Iran Is Getting Ready to Boost Uranium Enrichment in Case Nuclear Deal Fails

Iran is to tell the United Nations it will begin increasing its uranium enrichment capacity in case the multinational nuclear deal—severely weakened by the U.S. withdrawal last month—collapses.

Iran's Atomic Energy Organization spokesman Behrouz Kamalvandi told the ISNA news agency that the country would begin increasing its ability to produce uranium hexafluoride (UF6)—used as fuel for the centrifuges which enrich uranium for nuclear power and weapon use—on Tuesday.

"In a letter that will be handed over to the International Atomic Energy Agency (IAEA) ... Iran will announce that the process of increasing the capacity to produce…UF6," Reuters quoted Kamalvandi as saying.

Spokesman of the Atomic Energy Organization of Iran Behrouz Kamalvandi talks to Iranian journalists during the opening session of a conference on December 9, 2014 in Tehran. Kamalvandi has said Iran is preparing to expand its uranium enrichment capacity. ATTA KENARE/AFP/Getty Images

Israel has already reacted to the announcement, with Intelligence Minister Yisrael Katz calling for a military coalition against Iran if the country breaks the enrichment limits imposed by the nuclear deal. Katz told public radio that if "the Iranians don't surrender now, and try to return" to unsupervised uranium enrichment, "there should be a clear statement by the President of the United States and all of the Western coalition" that "a military coalition will be formed against them."

On Monday, Iran's Supreme Leader Ayatollah Ali Khamenei said he had ordered the country's atomic energy agency to prepare to accelerate uranium enrichment if the Joint Comprehensive Plan of Action (JCPOA) fails.

In a televised speech, Khamenei warned, "Our enemies will never be able to halt our nuclear progress...It is their bad dream and will not happen."

Uranium must be enriched to around 90 percent for use in nuclear weapons. Under the JCPOA, Iran was limited to enriching uranium to 3.67 percent—enough to use in civilian power plants, but not in weapons. The deal also limited the number and quality of centrifuges that could be used. In exchange, the other signatories lifted crippling sanctions on the country, which are estimated to have cost the country some $500 billion by the time they were removed.

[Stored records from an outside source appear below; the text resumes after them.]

===== config.mk =====
export PLATFORM = sky130hd
export DESIGN_NAME = uart_rx
export DESIGN_NICKNAME = d
export VERILOG_FILES = /design/src/rtl/uart_pkg.sv /design/src/rtl/rx_sync.sv /design/src/rtl/uart_rx.sv
export SDC_FILE = /design/constraint.sdc
export NUM_CORES = 1
export LEC_CHECK = 0
export ABC_AREA = 1
export CAP_MARGIN = 20
export CORE_UTILIZATION = 55
export CTS_CLUSTER_DIAMETER = 40
export DETAILED_ROUTE_END_ITERATION = 8
export PLACE_DENSITY = 0.76
export SLEW_MARGIN = 20
export SYNTH_ARGS = -nofsm -noshare
export SYNTH_HDL_FRONTEND = slang
export SYNTH_SLANG_ARGS = --single-unit

===== constraint.sdc =====
create_clock -name clk -period 2.92 [get_ports clk]
set_input_delay 0.292 -clock clk [delete_from_list [all_inputs] [get_ports clk]]
set_output_delay 0.292 -clock clk [all_outputs]
set_load 0.01 [all_outputs]

===== src/rtl/uart_pkg.sv =====
// Shared UART definitions: FSM state encoding, character width and baud divisor helper.
package uart_pkg;

  localparam int unsigned DATA_BITS = 8;

  typedef enum logic [2:0] {
    StIdle,
    StStart,
    StData,
    StParity,
    StStop
  } uart_state_e;

  // Clocks per oversample tick; truncating division.
  function automatic int unsigned calc_div(input int unsigned clk_freq,
                                           input int unsigned baud_rate,
                                           input int unsigned oversample);
    return clk_freq / (baud_rate * oversample);
  endfunction

endpackage


===== src/rtl/rx_sync.sv =====
// Two-flop synchronizer for an asynchronous input, with a selectable reset value.
module rx_sync #(
  parameter logic ResetVal = 1'b1
) (
  input  logic clk_i,
  input  logic rst_i,
  input  logic d_i,
  output logic q_o
);

  logic [1:0] sync_q;

  always_ff @(posedge clk_i) begin
    if (rst_i) begin
      sync_q <= {2{ResetVal}};
    end else begin
      sync_q <= {sync_q[0], d_i};
    end
  end

  assign q_o = sync_q[1];

endmodule


===== src/rtl/uart_rx.sv =====
// 16x-oversampling UART receiver, 8N1 LSB first; define UART_RX_PARITY_EN for 8E1 with a
// parity_err strobe.
module uart_rx
  import uart_pkg::*;
#(
  parameter int unsigned CLK_FREQ   = 100_000_000,
  parameter int unsigned BAUD_RATE  = 9600,
  parameter int unsigned OVERSAMPLE = 16
) (
  input  logic                 clk,
  input  logic                 rst,
  input  logic                 rx,
  output logic [DATA_BITS-1:0] data_out,
  output logic                 data_valid,
  output logic                 frame_err,
  output logic                 busy
`ifdef UART_RX_PARITY_EN
  ,
  output logic                 parity_err
`endif
);

  localparam int unsigned Div   = calc_div(CLK_FREQ, BAUD_RATE, OVERSAMPLE);
  localparam int unsigned DivW  = (Div > 1) ? $clog2(Div) : 1;
  localparam int unsigned TcntW = $clog2(OVERSAMPLE);
  localparam int unsigned IdxW  = $clog2(DATA_BITS);

  localparam logic [DivW-1:0]  DivMax  = DivW'(Div - 1);
  localparam logic [TcntW-1:0] HalfMax = TcntW'(OVERSAMPLE / 2 - 1);
  localparam logic [TcntW-1:0] BitMax  = TcntW'(OVERSAMPLE - 1);
  localparam logic [IdxW-1:0]  IdxMax  = IdxW'(DATA_BITS - 1);

  logic                 rx_s;
  uart_state_e          state_q;
  logic [DivW-1:0]      div_q;
  logic [TcntW-1:0]     tcnt_q;
  logic [IdxW-1:0]      idx_q;
  logic [DATA_BITS-1:0] shift_q;
  logic [DATA_BITS-1:0] data_q;
  logic                 armed_q;
  logic                 valid_q;
  logic                 ferr_q;
  logic                 busy_q;
  logic                 tick;
  logic                 at_half;
  logic                 at_centre;
`ifdef UART_RX_PARITY_EN
  logic                 par_q;
  logic                 perr_q;
`endif

  rx_sync #(
    .ResetVal(1'b1)
  ) u_rx_sync (
    .clk_i(clk),
    .rst_i(rst),
    .d_i  (rx),
    .q_o  (rx_s)
  );

  assign tick      = (div_q == DivMax);
  assign at_half   = tick && (tcnt_q == HalfMax);
  assign at_centre = tick && (tcnt_q == BitMax);

  always_ff @(posedge clk) begin
    if (rst) begin
      state_q <= StIdle;
      div_q   <= '0;
      tcnt_q  <= '0;
      idx_q   <= '0;
      shift_q <= '0;
      data_q  <= '0;
      armed_q <= 1'b1;
      valid_q <= 1'b0;
      ferr_q  <= 1'b0;
      busy_q  <= 1'b0;
`ifdef UART_RX_PARITY_EN
      par_q   <= 1'b0;
      perr_q  <= 1'b0;
`endif
    end else begin
      valid_q <= 1'b0;
      ferr_q  <= 1'b0;
`ifdef UART_RX_PARITY_EN
      perr_q  <= 1'b0;
`endif
      // Divider held in IDLE so the sampling phase is referenced to the start edge.
      if (state_q == StIdle || tick) div_q <= '0;
      else                           div_q <= div_q + 1'b1;
      if (tick) tcnt_q <= tcnt_q + 1'b1;

      unique case (state_q)
        StIdle: begin
          busy_q <= 1'b0;
          tcnt_q <= '0;
          if (rx_s) begin
            armed_q <= 1'b1;
          end else if (armed_q) begin
            state_q <= StStart;
            busy_q  <= 1'b1;
          end
        end
        StStart: begin
          if (at_half) begin
            tcnt_q <= '0;
            idx_q  <= '0;
            if (rx_s) begin
              state_q <= StIdle;
              busy_q  <= 1'b0;
            end else begin
              state_q <= StData;
            end
          end
        end
        StData: begin
          if (at_centre) begin
            tcnt_q  <= '0;
            shift_q <= {rx_s, shift_q[DATA_BITS-1:1]};
            if (idx_q == IdxMax) begin
`ifdef UART_RX_PARITY_EN
              state_q <= StParity;
`else
              state_q <= StStop;
`endif
            end else begin
              idx_q <= idx_q + 1'b1;
            end
          end
        end
`ifdef UART_RX_PARITY_EN
        StParity: begin
          if (at_centre) begin
            tcnt_q  <= '0;
            par_q   <= rx_s;
            state_q <= StStop;
          end
        end
`endif
        StStop: begin
          // Leave at mid-stop so a back-to-back start edge is caught.
          if (at_centre) begin
            tcnt_q  <= '0;
            state_q <= StIdle;
            busy_q  <= 1'b0;
            if (rx_s) begin
              data_q  <= shift_q;
              valid_q <= 1'b1;
            end else begin
              ferr_q  <= 1'b1;
              armed_q <= 1'b0;
            end
`ifdef UART_RX_PARITY_EN
            perr_q <= ^{shift_q, par_q};
`endif
          end
        end
        default: begin
          state_q <= StIdle;
          busy_q  <= 1'b0;
        end
      endcase
    end
  end

  assign data_out   = data_q;
  assign data_valid = valid_q;
  assign frame_err  = ferr_q;
  assign busy       = busy_q;
`ifdef UART_RX_PARITY_EN
  assign parity_err = perr_q;
`endif

endmodule


# ---- Word level (Yosys, flattened, before mapping)
# Cells that the tools add are included.
dict set report classes {
  n_addsub 3
  n_mul 0
  div_mod_pow 0
  order_cmp 0
  eq_ne 17
  shift 0
  muxes 28
  bitwise 3
  reduce_logical 15
}
# op count
set op_table {}
lappend op_table {{2-to-1 mux 3 bit} 9}
lappend op_table {{!= test 2 bit, second input constant} 8}
lappend op_table {{2-to-1 mux 4 bit} 3}
lappend op_table {{one-hot mux 3 bit (4 select lines)} 1}
lappend op_table {{one-hot mux 4 bit (3 select lines)} 1}
lappend op_table {{AND reduction 4 bit} 3}
lappend op_table {{adder 10 x 1 -> 10 bit, second input constant} 1}
lappend op_table {{equality test 10 bit, second input constant} 1}
lappend op_table {{2-to-1 mux 1 bit} 10}
lappend op_table {{equality test 3 bit, second input constant} 2}
lappend op_table {{one-hot mux 3 bit (2 select lines)} 1}
lappend op_table {{AND reduction 6 bit} 1}
lappend op_table {{adder 4 x 1 -> 4 bit, second input constant} 1}
lappend op_table {{equality test 4 x 3 -> 1 bit, second input constant} 1}
lappend op_table {{equality test 4 bit, second input constant} 1}
lappend op_table {{!= test 2 x 1 -> 1 bit, second input constant} 2}
lappend op_table {{one-hot mux 1 bit (4 select lines)} 1}
lappend op_table {{nonzero test 2 bit} 2}
lappend op_table {{OR reduction 2 bit} 2}
lappend op_table {{adder 3 x 1 -> 3 bit, second input constant} 1}
lappend op_table {{equality test 3 x 1 -> 1 bit, second input constant} 1}
lappend op_table {{equality test 3 x 2 -> 1 bit, second input constant} 1}
lappend op_table {{logical NOT 3 bit} 1}
lappend op_table {{NOT 1 bit} 3}
lappend op_table {{other kinds (7)} 8}
dict set report word_totals {
  register_bits 42
  latch_bits 0
  ramBits 0
  mem_bits_ro 0
  input_bits 3
  out_inout_bits 11
  elab_cells 77
  n_memories 0
}

# ---- Longest topological paths before layout
dict set report depth {
  word_depth 4
  ltp_mapped 11
  depth_no_buf 10
}

# ---- Modules after synthesis
# Synthesis repeated with hierarchy kept, for this count alone.
dict set report unflattened {
  cells_unflattened 248
  hier_area_um2 2037.0
}
# mod instances cells_each area_per_inst_um2 seq_area_each_um2
set modules_own_cells {}
lappend modules_own_cells {uart_rx 1 241 1978.1 800.8}
lappend modules_own_cells {rx_sync 1 7 58.8 40.0}

# ---- Worst setup path after synthesis
# Ideal clock, no wire load.
dict set report synth_timing {
  path_type {reg-to-reg}
  startpoint {reg div_q[0]}
  endpoint {reg data_q[0] (netlist: data_out[0])}
  setup_time_ns 0.132
  arrival_ns 1.336
  setup_slack_ns 1.452
  stages_incl_launch_ff 10
  n_path_buf 0
  cell_sequence {dfxtp_1 inv_1 ha_1 nand2_1 nor2_2 nand4_4 nor2_4 nand2_2 nand2_1 a21oi_1}
}
dict set report synth_via {
  elab_chain_cells 3
}
# item line_no
set synth_lines {}
lappend synth_lines {{from (decl)} uart_rx.sv:35} ;# logic [DivW-1:0] div_q;
lappend synth_lines {{from (signal assigned)} uart_rx.sv:89} ;# else div_q <= div_q + 1'b1;
lappend synth_lines {{equality test 10 bit} uart_rx.sv:61} ;# assign tick = (div_q == DivMax);
lappend synth_lines {{logical AND 1 bit} uart_rx.sv:63} ;# assign at_centre = tick && (tcnt_q == BitMax);
lappend synth_lines {{AND reduction 3 bit (no source line)} n/a}
lappend synth_lines {{to (signal assigned)} uart_rx.sv:146} ;# data_q <= shift_q;
lappend synth_lines {{to (decl)} uart_rx.sv:39} ;# logic [DATA_BITS-1:0] data_q;
# Every way passes these cells.
# A chain may end at the register's enable or synchronous reset.

# ---- Final worst setup path
dict set report layout_timing {
  startpoint {reg div_q[0]}
  endpoint {reg data_q[6] (netlist: data_out[6])}
}
# Same word-level chain as after synthesis.

==> key figures <==
GRT
  – GRT Overall Usage: between 10% and 20%
  – M3 GR Usage: 3.838%
  – Met1 global-route usage: 28.27%
  – Initial antenna violation count: 0
  – M2 GR Usage: between 20% and 30%
  – Largest net degree at the start of global routing: 18
  – Vias in the first global route: 1290
  – GR peak layer: met2
  – Total grt overflow: 0
  – First-pass GRT wire length: 5457 µm

Critical path
  – Worst setup EP type: flop
  – Startpoint Class: flop
  – WP data required: 3.13 ns
  – CP max FO: 12
  – FF-to-FF setup slack: 1.11 ns
  – WS Path Type: flop to flop
  – Arr. time, crit path: 2.02 ns

Pwr
  – Clock power frac: between 20% and 30%
  – Combinational share of power: 26.3%
  – NetSw: 405.8 µW
  – Power Dens Cells: 571.7 nW/µm²
  – Sw frac: 33.79%
  – Max IR drop VDD: roughly 540 µV
  – Leak pwr: just under 0.0009 µW
  – Sequential share of power: a little over half
  – Pint: a little under 800 µW

Yosys
  – Synth top cells by count: nand2_1, dfxtp_1, nor2_1
  – Synthesis Warnings: 0
  – Library cells used by synthesis: 28
  – Asr flop ratio synth: 0%
  – Synth area leaders: dfxtp_1, nand2_1, nor2_1, inv_1, nand3_1
  – Synth top area share: 44.30%
  – Mapped Area: 1898 µm²
  – Most used DFF post-synth: dfxtp_1
  – Avg Cell Area, Syn: roughly 7.5 µm²
  – Share of the yosys chip area belonging to registers: 44.30%
  – #FFs+latches synth: 42
  – Top-count cell post-synth: nand2_1
  – Cells after Synth: 252
  – Post-synth EDFFs: 0
  – Synthesized net count: 260
  – Leading area contributor after synthesis: dfxtp_1

STA
  – Unrepaired setup endpoints after global routing: false
  – Max-slew violation count: 0
  – Hold WS: 0.4254 ns
  – Fin crit period: 1.811 ns
  – Period utilization: 62.03%
  – Worst-margin pin slew: about 0.55 ns
  – Layout Skew: 0.003068 ns
  – Worst slew margin: 63.22%
  – Hold Fails Final Rpt: 0
  – Setup tns final: 0 ns
  – Final setup viols: 0
  – Max Freq: 552.1 MHz

Placement
  – Dpl hpwl: 2300 µm
  – Placed cell areas: a little over 2000 µm²
  – Port buffer count: 13
  – RePlAce Congestion: 0.9427
  – Placed Cells: 304

Clocking
  – Worst skew pair latency: 0.33 ns
  – Htree depth: 2
  – CTS tree: yes
  – Clock Path Buffers: 2
  – Clock Sinks: 42
  – Postcts setup bufs: 0
  – Clk root buf: clkbuf_4
  – CTS buffer count: 5
  – Clk slew on worst S/H paths: 0.11 ns
  – Hold buffers post-CTS: 0
  – Post-cts sizing count: 0

Layout
  – Fin cells: 311
  – Post-route cell area: approximately 2100 µm²
  – # diodes: 0
  – Area grow syn2layout: 10.68%
  – Share of cells above drive strength 1: 9.738%
  – # nets final: about 280

Floorplan
  – Initial Utilization: 60.20%
  – Die Ht: about 61 µm
  – Die area: between 3000 and 4000 µm²
  – Die width: just over 60 µm
  – Boundary Pins: 14
  – Row count: 20
  – Core Region: approximately 3200 µm²

Flow run
  – Max-Cap Viols: 0

Drt
  – 1st-iter DRT viols: 94
  – Routed len/inst: 10.16 µm
  – DR pass1 iterations: 4
  – Vias per cell: 5.071
  – Detailed Route WL: 3159 µm
  – Drc violations: 0
  – DR vias: 1577
  – DRT antenna net count: 0

Min path
  – Worst Hold Class: flop to flop

Run status
  – Status: finished, final reports clean
-- through the flow --
step           worst slack, ns  power, µW  util (%)
6_report                 1.109       1201     66.63
5_1_grt                 0.8989       1291     66.63
4_1_cts                  1.062       1208     66.63
3_5_place_dp            0.7789      950.9     65.12
3_3_place_gp            0.8293      947.8     65.12
2_1_floorplan            1.452      892.5         -
-- layout make-up --
class,count,area (µm²)
clock buffers,5,37.54
clock inverters,2,10.01
fillers,279,1052
inverters,33,123.9
multi-input cells,172,903.4
flip-flops and latches,42,840.8
well taps,44,55.05
repair buffers,13,130.1
-- critical path, stage by stage (launching register included) --
cell and delay, ns:
dfxtp_1 0.36, inv_1 0.07, ha_1 0.13, nand2_1 0.06
nor2_2 0.19, nand4_4 0.27, nor2_4 0.28, nand2_2 0.16
nand2_1 0.10, a21oi_1 0.06
-- power groups by stage --
stage               clock network, µW  registers, µW  logic (µW)
global route                      296            628         367
finish                            260            626         315
detailed placement                  0            639         312
global placement                    0            638         310
CTS                               268            625         315
floorplan                           0            636         256
-- worst paths after layout --
path / startpoint / to / depth (start not counted)
worst min-delay path: u_rx_sync.sync_q[0] / u_rx_sync.sync_q[1] / 1
worst max register to register: div_q[0] / data_out[6] / 9
worst min register to register: u_rx_sync.sync_q[0] / u_rx_sync.sync_q[1] / 1
worst max-delay path: div_q[0] / data_out[6] / 9
-- layout by cell type (no fill, tap or decap), types with 2 or more instances in the layout --
cell / count
nor3_1: 12
a31oi_1: 2
clkdlybuf4s50_1: 13
nor2_4: 4
ha_1: 5
a21oi_1: 16
nand2_1: 45
inv_2: 2
nor3b_1: 2
or2_2: 2
nand2_2: 4
nor2_1: 32
o21ai_0: 10
nand3_2: 2
dfxtp_1: 42
nor2_2: 2
clkinv_2: 2
nand4_1: 6
inv_1: 31
clkbuf_4: 5
nand3_1: 21
-- routing by layer --
metal	wire length, µm	vias up
met3	105	5
met1	1677	689
met4	37	0
met2	1339	31
li1	-	852
met5	0	-
-- state kept, by name (all words and copies together) (netlist names) --
register,cells
tcnt_q,4
idx_q,3
data_valid,1
div_q,10
armed_q,1
busy,1
state_q,3
frame_err,1
shift_q,8
data_out,8
u_rx_sync.sync_q,2
-- cell families (layout without fill, tap and decap cells) --
group	count (synthesis)	in the layout	synth area share (%)
and+or+nand+nor	137	137	36.06
DFF	42	42	44.30
buffers and inverters	38	53	8.108
AOI/OAI and AO/OA	30	30	8.240
adders and majority gates	5	5	3.296
(Power assumes the default switching activity.)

Before the deal was signed, Iran had reached 20 percent enrichment. In March, Kamalvandi said that Iran could resume this level of production within 48 hours if the country's leaders deemed it necessary.

The Obama-era deal was undermined by President Donald Trump's withdrawal from it at the start of May. Although the remaining signatories—the U.K., Germany, France, Russia, China and the European Union—say they are committed to the agreement, the threat of new American sanctions could scupper it.

U.S. President Donald Trump holds up a proclamation declaring his intention to withdraw from the JCPOA after signing it at the White House in Washington, D.C., on May 8, 2018. REUTERS/Jonathan Ernst

European signatories have suggested that the JCPOA should be renegotiated to cover Iran's ballistic missile program and to curb its spreading influence in the Middle East, buoyed by conflicts in Yemen, Syria and Iraq.

Khamenei has dismissed these suggestions, and laid out Iran's demands for staying in the deal. On Monday, Khamenei warned, "Some Europeans are talking about limiting our defensive missile programme. I am telling the Europeans, limiting our missile work is a dream that will never come true."

Tehran wants the Europeans to protect Iranian oil sales from American sanctions and for European banks to secure international trade with Iran.

Updated | This article has been updated to include comments by Yisrael Katz.